Abstract

SFA intake increases LDL cholesterol whereas PUFA intake lowers it. Whether the lipid response to dietary fat differs between normal-weight and obese persons is of relevance to dietary recommendations for obese populations. We compared the effect of substituting unsaturated fat for saturated fat on LDL cholesterol and apoB concentrations in normal-weight (BMI ≤25 kg/m2) and obese (BMI: 30-45) subjects with elevated LDL cholesterol. We randomly assigned 83 men and women (aged 21-70 y) stratified by BMI (normal: n=44; obese: n=39) and elevated LDL cholesterol (mean ± SD, normal weight 4.6 ± 0.9 mmol/L; obese 4.4 ± 0.8 mmol/L) to either a PUFA diet enriched with oil-based margarine ( n=42) or an SFA diet enriched with butter (n=41) for 6 wk. Seven-day dietary records showed differences of ∼9 energy percent (E%) in SFA and ∼4 E% in PUFA between the SFA and PUFA groups. In the total study population, the PUFA diet compared with the SFA diet lowered LDL cholesterol (-0.31 mmol/L; 95% CI: -0.47, -0.15 mmol/L, compared with 0.32 mmol/L; 95% CI: 0.18, 0.47 mmol/L; P<0.001) and apoB (-0.08 g/L; 95% CI: -0.11, -0.05 g/L, compared with 0.07 g/L; 95% CI: 0.03, 0.10 g/L; P<0.001). Tests of the BMI × diet interaction were significant for total cholesterol, LDL cholesterol, and apoB ( P values≤0.009).

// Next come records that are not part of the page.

## src/hdl/mem_host_defs.svh

```systemverilog
/* Memory host sizes, reset fill value and scramble key
   Key rule is shared by the scrambler and the store reset fill */
`ifndef MEM_HOST_DEFS_SVH
`define MEM_HOST_DEFS_SVH

`define MH_MEM_WORDS    64
`define MH_CACHE_LINES  8

// Field widths of the byte address, must agree with the sizes above
`define MH_IDX_BITS     6
`define MH_LINE_BITS    3
`define MH_TAG_BITS     (`MH_IDX_BITS - `MH_LINE_BITS)

`define MH_FILL_BASE    32'hFEDC_BA98   // Word i reads back base + i
`define MH_SCRAMBLE_KEY 32'h5A3C_96E1

// Base key XOR word index repeated up to 32 bits, top bits dropped
`define MH_KEY(idx) \
    (`MH_SCRAMBLE_KEY ^ \
     32'({((32 + `MH_IDX_BITS - 1) / `MH_IDX_BITS){idx}}))

`endif

```

## src/hdl/wb_pkg.sv

```systemverilog
/* Wishbone classic bus types for the memory host */
package wb_pkg;

    // Data bus, one 32-bit word
    typedef logic [31:0] wb_data_t;

    // Byte address as driven by the master
    typedef logic [31:0] wb_addr_t;

    // One select bit per data byte
    typedef logic [3:0] wb_sel_t;

endpackage

```

## src/hdl/mem_host_pkg.sv

```systemverilog
/* Storage and address types of the memory host
   Byte address decoded as store word index or as cache tag and line */
`include "mem_host_defs.svh"

package mem_host_pkg;

    typedef logic [`MH_IDX_BITS-1:0]  word_idx_t;
    typedef logic [`MH_LINE_BITS-1:0] line_idx_t;
    typedef logic [`MH_TAG_BITS-1:0]  tag_t;

    // Store view of a byte address
    typedef struct packed {
        logic [31-`MH_IDX_BITS-2:0] unused;  // Ignored, addresses wrap
        word_idx_t                  idx;
        logic [1:0]                 ofs;
    } word_view_t;

    // Cache view of the same address
    typedef struct packed {
        logic [31-`MH_IDX_BITS-2:0] unused;
        tag_t                       tag;
        line_idx_t                  line;
        logic [1:0]                 ofs;
    } cache_view_t;

    typedef union packed {
        word_view_t  word;
        cache_view_t cache;
    } mem_addr_u;

    typedef enum logic [1:0] {
        IDLE,
        DECODE,
        ACCESS,
        COMPLETE
    } access_state_e;

endpackage

```

## src/hdl/mem_access_ctrl.sv

```systemverilog
/* Wishbone classic slave FSM for the memory host
   Read hits ack after one edge, misses and writes go through decode and access */
`timescale 1ns/1ps

module mem_access_ctrl
    import wb_pkg::*;
    import mem_host_pkg::*;
(
    input  logic      clk,
    input  logic      rst,
    input  logic      cyc,
    input  logic      stb,
    input  logic      we,
    input  wb_addr_t  adr,
    input  wb_sel_t   sel,
    output wb_data_t  dat_r,
    output logic      ack,
    input  logic      cache_hit,
    input  wb_data_t  cache_data,
    input  wb_data_t  mem_rdata,
    output word_idx_t word_idx,
    output logic      mem_we,
    output wb_sel_t   byte_en,
    output logic      cache_fill,
    output logic      cache_wr
);

    mem_addr_u     addr_view;
    access_state_e state;
    logic          req;
    logic          rd_hit;

    assign addr_view = adr;
    assign word_idx  = addr_view.word.idx;   // High address bits ignored
    assign byte_en   = sel;

    assign req    = cyc && stb;
    assign rd_hit = (state == IDLE) && req && !we && cache_hit;

    // Store and cache act on the edge that leaves ACCESS
    assign mem_we     = (state == ACCESS) && req && we;
    assign cache_wr   = mem_we;
    assign cache_fill = (state == ACCESS) && req && !we;

    always_ff @(posedge clk or posedge rst) begin
        if (rst) begin
            state <= IDLE;
            ack   <= 1'b0;
        end else begin
            ack <= 1'b0;   // Single-cycle pulse
            case (state)
                IDLE: begin
                    if (rd_hit) begin
                        state <= COMPLETE;
                        ack   <= 1'b1;
                    end else if (req) begin
                        state <= DECODE;
                    end
                end
                DECODE: begin
                    state <= req ? ACCESS : IDLE;   // Abandoned when stb drops
                end
                ACCESS: begin
                    if (req) begin
                        state <= COMPLETE;
                        ack   <= 1'b1;
                    end else begin
                        state <= IDLE;
                    end
                end
                COMPLETE: state <= IDLE;
                default:  state <= IDLE;
            endcase
        end
    end

    // Read data from the cache on a hit, else the descrambled store word
    always_ff @(posedge clk) begin
        if (rd_hit) begin
            dat_r <= cache_data;
        end else if (cache_fill) begin
            dat_r <= mem_rdata;
        end
    end

endmodule

```

## config.mk

```make
export PLATFORM = sky130hd
export DESIGN_NAME = mem_access_ctrl
export DESIGN_NICKNAME = d
export VERILOG_FILES = /design/src/hdl/wb_pkg.sv /design/src/hdl/mem_host_pkg.sv /design/src/hdl/mem_access_ctrl.sv
export VERILOG_INCLUDE_DIRS = /design/src /design/src/hdl
export SDC_FILE = /design/constraint.sdc
export NUM_CORES = 1
export LEC_CHECK = 0
export BUFFER_PORTS_ARGS = -buffer_cell sky130_fd_sc_hd__buf_4
export CORE_ASPECT_RATIO = 0.9
export CORE_MARGIN = 2
export CORE_UTILIZATION = 37
export DETAILED_ROUTE_END_ITERATION = 10
export PLACE_DENSITY = 0.76
export SLEW_MARGIN = 5
export SYNTH_ARGS = -nofsm -noshare
export SYNTH_HDL_FRONTEND = slang
export SYNTH_SLANG_ARGS = --single-unit
```

## constraint.sdc

```tcl
create_clock -name clk -period 5.2 [get_ports clk]
set_clock_uncertainty 0.1 [all_clocks]
set_input_delay 1.04 -clock clk [delete_from_list [all_inputs] [get_ports clk]]
set_output_delay 1.04 -clock clk [all_outputs]
set_load 0.01 [all_outputs]
```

In normal-weight compared with obese participants post-hoc comparisons found that the respective changes in LDL cholesterol were 9.7% (95% CI: 5.3%, 14.2%) compared with 5.3% (95% CI: -0.7%, 11.2%), P=0.206, in the SFA group, and -10.4% (95% CI: -15.2%, -5.7%) compared with -2.3% (95% CI: -7.4%, 2.8%), P=0.020, in the PUFA group. ApoB changes were 7.5% (95% CI: 3.5%, 11.4%) compared with 3.0% (95% CI: -1.7%, 7.7%), P=0.140, in the SFA group, and -8.9% (95% CI: -12.6%, -5.2%) compared with -3.8% (95% CI: -6.3%, -1.2%), P=0.021, in the PUFA group. Responses to dietary fat were not associated with changes in polyprotein convertase subtisilin/kexin type 9 concentrations. BMI modifies the effect of PUFAs compared with SFAs, with smaller improvements in atherogenic lipid concentrations in obese than in normal-weight individuals, possibly supporting adjustment of dietary recommendations according to BMI. This trial was registered with www.clinicaltrials.gov as NCT02589769.